● Directions
Search the data for the string "unsigned" and gather each line it is in.

━━━ Material for the task ━━━

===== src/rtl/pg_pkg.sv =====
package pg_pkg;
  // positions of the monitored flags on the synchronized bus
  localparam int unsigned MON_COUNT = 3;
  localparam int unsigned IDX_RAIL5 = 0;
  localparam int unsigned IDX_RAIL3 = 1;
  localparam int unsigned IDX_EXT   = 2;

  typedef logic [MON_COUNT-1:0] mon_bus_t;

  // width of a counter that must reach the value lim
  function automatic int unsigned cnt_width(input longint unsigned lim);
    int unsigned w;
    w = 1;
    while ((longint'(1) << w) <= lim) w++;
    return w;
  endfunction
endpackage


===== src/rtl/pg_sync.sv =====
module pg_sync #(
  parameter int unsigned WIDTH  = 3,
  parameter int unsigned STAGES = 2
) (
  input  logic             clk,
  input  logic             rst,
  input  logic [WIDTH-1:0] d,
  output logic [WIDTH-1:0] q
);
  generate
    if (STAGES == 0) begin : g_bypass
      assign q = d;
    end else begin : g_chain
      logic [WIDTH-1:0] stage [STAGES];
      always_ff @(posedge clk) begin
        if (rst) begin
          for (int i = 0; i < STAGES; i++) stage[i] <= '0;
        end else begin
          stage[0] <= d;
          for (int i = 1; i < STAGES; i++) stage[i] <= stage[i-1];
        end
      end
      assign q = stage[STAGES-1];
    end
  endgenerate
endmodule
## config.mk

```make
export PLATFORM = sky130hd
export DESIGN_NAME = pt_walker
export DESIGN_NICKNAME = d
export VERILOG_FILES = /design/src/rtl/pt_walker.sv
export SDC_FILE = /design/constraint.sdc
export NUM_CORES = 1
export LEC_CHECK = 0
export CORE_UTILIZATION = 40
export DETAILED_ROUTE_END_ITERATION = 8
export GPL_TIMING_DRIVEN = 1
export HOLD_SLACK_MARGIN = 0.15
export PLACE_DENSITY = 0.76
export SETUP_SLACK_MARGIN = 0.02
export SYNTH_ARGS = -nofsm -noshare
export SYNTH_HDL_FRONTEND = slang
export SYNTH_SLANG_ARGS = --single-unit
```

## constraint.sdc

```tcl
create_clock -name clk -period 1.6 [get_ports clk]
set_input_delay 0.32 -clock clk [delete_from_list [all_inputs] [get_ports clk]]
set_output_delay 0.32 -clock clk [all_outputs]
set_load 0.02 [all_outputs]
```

━━━
━━━ Material for the task ━━━

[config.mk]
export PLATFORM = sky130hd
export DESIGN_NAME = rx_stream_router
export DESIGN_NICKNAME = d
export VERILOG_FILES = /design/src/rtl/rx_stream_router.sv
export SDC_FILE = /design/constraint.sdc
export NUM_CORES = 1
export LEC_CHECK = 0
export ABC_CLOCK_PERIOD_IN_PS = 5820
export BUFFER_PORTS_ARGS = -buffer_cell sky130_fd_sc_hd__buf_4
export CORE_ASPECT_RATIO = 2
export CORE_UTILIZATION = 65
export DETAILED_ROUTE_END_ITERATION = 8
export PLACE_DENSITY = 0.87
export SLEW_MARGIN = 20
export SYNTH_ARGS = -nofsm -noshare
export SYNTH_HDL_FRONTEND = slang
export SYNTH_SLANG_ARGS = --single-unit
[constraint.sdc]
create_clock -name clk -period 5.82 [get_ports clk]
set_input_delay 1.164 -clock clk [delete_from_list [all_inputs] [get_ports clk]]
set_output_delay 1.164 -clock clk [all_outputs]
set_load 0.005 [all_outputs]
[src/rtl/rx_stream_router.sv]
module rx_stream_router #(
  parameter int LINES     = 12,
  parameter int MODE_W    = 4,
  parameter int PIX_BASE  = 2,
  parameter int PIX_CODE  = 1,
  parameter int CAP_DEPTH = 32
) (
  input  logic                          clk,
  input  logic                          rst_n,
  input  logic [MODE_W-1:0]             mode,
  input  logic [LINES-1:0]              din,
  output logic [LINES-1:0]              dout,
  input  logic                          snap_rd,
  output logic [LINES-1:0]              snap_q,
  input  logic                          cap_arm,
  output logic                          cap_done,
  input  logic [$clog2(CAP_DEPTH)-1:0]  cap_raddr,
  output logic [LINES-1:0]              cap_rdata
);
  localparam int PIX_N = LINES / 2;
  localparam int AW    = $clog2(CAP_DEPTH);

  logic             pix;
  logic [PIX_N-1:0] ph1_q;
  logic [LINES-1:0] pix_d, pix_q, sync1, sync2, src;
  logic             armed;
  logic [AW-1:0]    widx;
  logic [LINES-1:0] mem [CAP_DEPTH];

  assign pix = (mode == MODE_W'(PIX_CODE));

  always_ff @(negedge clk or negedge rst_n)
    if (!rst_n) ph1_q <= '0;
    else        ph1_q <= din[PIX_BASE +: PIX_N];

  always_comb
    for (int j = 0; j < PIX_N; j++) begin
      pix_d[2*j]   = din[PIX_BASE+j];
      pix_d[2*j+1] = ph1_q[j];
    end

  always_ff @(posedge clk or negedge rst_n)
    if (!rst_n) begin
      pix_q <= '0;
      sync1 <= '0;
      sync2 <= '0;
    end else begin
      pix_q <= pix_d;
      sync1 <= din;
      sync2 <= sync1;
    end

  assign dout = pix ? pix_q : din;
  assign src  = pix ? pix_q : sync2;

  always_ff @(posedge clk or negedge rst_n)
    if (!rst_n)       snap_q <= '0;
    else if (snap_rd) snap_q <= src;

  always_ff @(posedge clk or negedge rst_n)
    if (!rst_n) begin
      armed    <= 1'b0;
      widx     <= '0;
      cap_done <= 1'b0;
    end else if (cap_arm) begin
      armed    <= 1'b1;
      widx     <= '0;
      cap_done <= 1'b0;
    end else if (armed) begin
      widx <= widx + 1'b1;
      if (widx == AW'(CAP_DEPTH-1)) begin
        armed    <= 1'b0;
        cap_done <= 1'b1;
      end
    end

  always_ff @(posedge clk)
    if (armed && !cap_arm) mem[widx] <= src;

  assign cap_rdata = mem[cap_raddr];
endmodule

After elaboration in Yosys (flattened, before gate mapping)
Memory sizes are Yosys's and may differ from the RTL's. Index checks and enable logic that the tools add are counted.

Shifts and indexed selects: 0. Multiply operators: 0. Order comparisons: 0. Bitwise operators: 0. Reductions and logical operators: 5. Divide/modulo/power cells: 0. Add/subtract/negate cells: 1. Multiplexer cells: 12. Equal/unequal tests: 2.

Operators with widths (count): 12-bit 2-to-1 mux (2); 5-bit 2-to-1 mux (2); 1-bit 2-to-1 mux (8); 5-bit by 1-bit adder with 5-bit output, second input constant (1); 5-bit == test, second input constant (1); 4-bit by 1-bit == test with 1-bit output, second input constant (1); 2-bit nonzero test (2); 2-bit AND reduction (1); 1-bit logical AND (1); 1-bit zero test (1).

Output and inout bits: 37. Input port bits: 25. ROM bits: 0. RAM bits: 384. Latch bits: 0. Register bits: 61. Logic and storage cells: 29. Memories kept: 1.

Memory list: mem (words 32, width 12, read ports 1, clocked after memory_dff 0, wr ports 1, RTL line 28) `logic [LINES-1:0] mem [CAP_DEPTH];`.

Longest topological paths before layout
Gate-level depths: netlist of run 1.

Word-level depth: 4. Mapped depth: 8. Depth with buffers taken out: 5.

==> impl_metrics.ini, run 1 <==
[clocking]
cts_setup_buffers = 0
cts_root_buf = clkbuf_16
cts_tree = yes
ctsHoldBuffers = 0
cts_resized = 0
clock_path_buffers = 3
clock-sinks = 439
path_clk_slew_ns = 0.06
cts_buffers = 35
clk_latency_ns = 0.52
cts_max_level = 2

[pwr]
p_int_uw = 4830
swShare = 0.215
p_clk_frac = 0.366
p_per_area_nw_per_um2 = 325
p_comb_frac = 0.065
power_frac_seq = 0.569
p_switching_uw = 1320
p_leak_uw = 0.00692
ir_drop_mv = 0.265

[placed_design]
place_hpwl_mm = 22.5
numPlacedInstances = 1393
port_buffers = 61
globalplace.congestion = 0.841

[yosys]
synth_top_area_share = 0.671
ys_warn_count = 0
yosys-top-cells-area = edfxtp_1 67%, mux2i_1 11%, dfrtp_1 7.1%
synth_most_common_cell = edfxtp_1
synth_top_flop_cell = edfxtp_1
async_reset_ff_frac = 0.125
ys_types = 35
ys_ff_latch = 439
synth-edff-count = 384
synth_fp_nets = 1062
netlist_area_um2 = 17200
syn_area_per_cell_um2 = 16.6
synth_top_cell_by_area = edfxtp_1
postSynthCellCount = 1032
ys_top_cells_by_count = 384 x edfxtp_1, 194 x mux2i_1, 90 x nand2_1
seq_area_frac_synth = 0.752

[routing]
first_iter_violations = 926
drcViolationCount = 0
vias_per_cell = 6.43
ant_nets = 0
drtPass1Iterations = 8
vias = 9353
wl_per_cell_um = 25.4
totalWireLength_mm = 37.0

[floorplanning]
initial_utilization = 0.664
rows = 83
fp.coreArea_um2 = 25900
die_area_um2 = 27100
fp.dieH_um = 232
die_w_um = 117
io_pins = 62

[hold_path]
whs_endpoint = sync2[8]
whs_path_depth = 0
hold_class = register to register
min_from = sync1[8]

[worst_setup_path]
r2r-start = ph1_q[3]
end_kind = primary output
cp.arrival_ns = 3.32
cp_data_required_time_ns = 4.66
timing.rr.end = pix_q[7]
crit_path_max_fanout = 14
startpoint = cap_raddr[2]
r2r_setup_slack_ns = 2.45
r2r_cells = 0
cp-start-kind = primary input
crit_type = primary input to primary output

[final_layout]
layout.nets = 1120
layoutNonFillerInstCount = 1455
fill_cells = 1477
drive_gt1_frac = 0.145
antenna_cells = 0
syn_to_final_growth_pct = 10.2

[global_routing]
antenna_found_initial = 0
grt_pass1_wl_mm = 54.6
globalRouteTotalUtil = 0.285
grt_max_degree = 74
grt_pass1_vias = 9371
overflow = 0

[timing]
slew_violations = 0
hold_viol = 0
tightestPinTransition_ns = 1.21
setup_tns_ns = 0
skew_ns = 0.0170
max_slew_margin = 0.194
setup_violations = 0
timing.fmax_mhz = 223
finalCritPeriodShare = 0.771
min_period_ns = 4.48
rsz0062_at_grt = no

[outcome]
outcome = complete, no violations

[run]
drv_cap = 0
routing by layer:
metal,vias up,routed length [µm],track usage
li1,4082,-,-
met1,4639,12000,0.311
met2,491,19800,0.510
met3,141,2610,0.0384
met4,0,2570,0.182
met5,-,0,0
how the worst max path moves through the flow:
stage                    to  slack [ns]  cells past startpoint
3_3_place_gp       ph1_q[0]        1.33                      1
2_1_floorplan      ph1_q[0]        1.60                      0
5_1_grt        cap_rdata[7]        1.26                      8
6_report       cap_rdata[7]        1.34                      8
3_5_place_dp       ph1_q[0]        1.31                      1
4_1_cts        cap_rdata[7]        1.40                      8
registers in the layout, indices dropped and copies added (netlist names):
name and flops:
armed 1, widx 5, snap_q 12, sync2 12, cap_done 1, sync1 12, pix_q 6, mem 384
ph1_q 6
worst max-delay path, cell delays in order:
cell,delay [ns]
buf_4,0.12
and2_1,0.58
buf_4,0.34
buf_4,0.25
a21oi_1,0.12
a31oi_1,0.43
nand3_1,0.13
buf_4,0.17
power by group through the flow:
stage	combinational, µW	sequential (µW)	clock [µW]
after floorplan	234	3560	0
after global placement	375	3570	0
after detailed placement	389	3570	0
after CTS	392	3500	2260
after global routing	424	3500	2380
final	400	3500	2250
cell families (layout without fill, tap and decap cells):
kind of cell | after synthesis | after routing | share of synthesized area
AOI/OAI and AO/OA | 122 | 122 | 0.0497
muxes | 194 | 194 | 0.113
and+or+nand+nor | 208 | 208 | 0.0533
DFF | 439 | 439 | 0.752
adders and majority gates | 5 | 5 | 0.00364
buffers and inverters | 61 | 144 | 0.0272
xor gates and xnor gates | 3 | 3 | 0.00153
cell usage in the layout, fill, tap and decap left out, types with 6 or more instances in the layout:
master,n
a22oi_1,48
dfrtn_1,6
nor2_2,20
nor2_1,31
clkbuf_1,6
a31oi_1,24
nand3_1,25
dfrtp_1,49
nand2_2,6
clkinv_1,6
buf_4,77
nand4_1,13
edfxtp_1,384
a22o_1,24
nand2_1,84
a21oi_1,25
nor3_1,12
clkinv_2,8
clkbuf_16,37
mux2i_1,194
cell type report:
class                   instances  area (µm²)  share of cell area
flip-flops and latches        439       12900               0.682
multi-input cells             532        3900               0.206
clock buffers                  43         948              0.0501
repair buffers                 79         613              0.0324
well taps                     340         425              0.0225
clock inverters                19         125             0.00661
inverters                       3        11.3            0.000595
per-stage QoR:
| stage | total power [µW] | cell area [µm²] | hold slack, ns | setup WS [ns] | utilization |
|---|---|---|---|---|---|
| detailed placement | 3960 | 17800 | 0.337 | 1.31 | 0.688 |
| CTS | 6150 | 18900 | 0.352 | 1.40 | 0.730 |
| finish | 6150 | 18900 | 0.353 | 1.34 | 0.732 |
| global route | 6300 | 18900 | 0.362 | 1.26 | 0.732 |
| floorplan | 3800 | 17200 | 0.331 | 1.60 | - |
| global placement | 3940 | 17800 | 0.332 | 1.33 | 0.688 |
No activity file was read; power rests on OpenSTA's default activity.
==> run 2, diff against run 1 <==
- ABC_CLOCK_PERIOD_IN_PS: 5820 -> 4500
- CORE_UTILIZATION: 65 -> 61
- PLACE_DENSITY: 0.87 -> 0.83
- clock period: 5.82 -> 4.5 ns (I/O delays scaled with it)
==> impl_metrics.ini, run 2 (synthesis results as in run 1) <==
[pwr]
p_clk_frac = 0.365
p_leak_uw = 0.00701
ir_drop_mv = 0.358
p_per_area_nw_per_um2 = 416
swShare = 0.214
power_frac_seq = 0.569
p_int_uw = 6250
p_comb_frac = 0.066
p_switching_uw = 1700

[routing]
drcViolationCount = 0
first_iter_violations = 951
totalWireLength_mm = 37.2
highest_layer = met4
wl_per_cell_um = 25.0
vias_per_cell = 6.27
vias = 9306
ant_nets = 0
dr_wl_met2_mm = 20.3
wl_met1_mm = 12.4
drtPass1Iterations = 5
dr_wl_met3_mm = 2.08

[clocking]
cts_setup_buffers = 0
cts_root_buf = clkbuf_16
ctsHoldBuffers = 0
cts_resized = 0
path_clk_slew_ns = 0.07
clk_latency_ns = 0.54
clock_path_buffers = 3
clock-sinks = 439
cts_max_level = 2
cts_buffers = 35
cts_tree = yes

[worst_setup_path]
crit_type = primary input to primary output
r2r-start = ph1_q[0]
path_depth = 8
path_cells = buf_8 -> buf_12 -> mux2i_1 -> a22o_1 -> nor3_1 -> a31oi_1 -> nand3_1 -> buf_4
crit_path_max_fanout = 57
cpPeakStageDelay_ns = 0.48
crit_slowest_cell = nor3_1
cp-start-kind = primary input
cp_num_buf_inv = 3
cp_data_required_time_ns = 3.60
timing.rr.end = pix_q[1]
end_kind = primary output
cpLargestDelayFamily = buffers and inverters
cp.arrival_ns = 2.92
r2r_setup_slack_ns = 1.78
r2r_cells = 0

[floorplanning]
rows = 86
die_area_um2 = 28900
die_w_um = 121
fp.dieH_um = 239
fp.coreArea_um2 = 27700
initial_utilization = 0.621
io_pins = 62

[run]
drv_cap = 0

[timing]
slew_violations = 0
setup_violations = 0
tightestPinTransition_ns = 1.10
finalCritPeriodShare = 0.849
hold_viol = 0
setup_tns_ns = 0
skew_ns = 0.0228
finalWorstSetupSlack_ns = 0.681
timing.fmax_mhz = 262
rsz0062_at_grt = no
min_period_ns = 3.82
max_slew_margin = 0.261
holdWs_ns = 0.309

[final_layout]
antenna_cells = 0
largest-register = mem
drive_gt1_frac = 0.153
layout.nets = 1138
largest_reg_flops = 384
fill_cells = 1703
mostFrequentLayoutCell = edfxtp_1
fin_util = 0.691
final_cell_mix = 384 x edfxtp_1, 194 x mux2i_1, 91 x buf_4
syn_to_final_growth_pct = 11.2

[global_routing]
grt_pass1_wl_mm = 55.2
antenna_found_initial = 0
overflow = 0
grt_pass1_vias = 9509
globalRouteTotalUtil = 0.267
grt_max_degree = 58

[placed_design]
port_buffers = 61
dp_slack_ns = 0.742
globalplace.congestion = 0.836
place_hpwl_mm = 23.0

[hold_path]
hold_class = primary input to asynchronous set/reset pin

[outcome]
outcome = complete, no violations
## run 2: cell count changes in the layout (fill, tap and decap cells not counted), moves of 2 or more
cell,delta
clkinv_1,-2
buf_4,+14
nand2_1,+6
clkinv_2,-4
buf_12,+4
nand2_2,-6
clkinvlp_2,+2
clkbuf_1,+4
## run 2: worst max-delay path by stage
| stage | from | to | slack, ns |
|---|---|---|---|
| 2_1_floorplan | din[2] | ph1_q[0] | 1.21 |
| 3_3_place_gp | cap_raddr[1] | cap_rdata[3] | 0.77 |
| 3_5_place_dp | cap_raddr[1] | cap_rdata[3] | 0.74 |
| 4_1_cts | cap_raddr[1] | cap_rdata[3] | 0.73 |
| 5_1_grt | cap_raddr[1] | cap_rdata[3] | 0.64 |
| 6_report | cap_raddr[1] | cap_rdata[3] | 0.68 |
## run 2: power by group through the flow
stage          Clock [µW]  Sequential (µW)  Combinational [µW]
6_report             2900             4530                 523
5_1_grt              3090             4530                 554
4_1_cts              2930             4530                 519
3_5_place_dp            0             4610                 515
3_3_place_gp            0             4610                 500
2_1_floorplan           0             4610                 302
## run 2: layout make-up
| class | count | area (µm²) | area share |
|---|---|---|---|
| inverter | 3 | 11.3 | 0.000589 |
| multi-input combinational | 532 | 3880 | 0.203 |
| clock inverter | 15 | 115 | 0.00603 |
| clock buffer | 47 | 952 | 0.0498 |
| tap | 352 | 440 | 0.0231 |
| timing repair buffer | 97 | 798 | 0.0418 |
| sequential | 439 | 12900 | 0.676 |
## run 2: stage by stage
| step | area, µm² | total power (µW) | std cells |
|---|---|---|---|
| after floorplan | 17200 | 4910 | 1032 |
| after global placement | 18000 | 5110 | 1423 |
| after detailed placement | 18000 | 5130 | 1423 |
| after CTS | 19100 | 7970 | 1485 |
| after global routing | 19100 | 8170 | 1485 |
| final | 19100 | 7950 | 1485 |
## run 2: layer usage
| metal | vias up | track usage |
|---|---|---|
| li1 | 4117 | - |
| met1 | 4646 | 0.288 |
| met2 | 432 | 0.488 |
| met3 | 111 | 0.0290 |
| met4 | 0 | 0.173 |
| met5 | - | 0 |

━━━

● Problem solution
  localparam int unsigned MON_COUNT = 3;
  localparam int unsigned IDX_RAIL5 = 0;
  localparam int unsigned IDX_RAIL3 = 1;
  localparam int unsigned IDX_EXT   = 2;
  function automatic int unsigned cnt_width(input longint unsigned lim);
    int unsigned w;
  parameter int unsigned WIDTH  = 3,
  parameter int unsigned STAGES = 2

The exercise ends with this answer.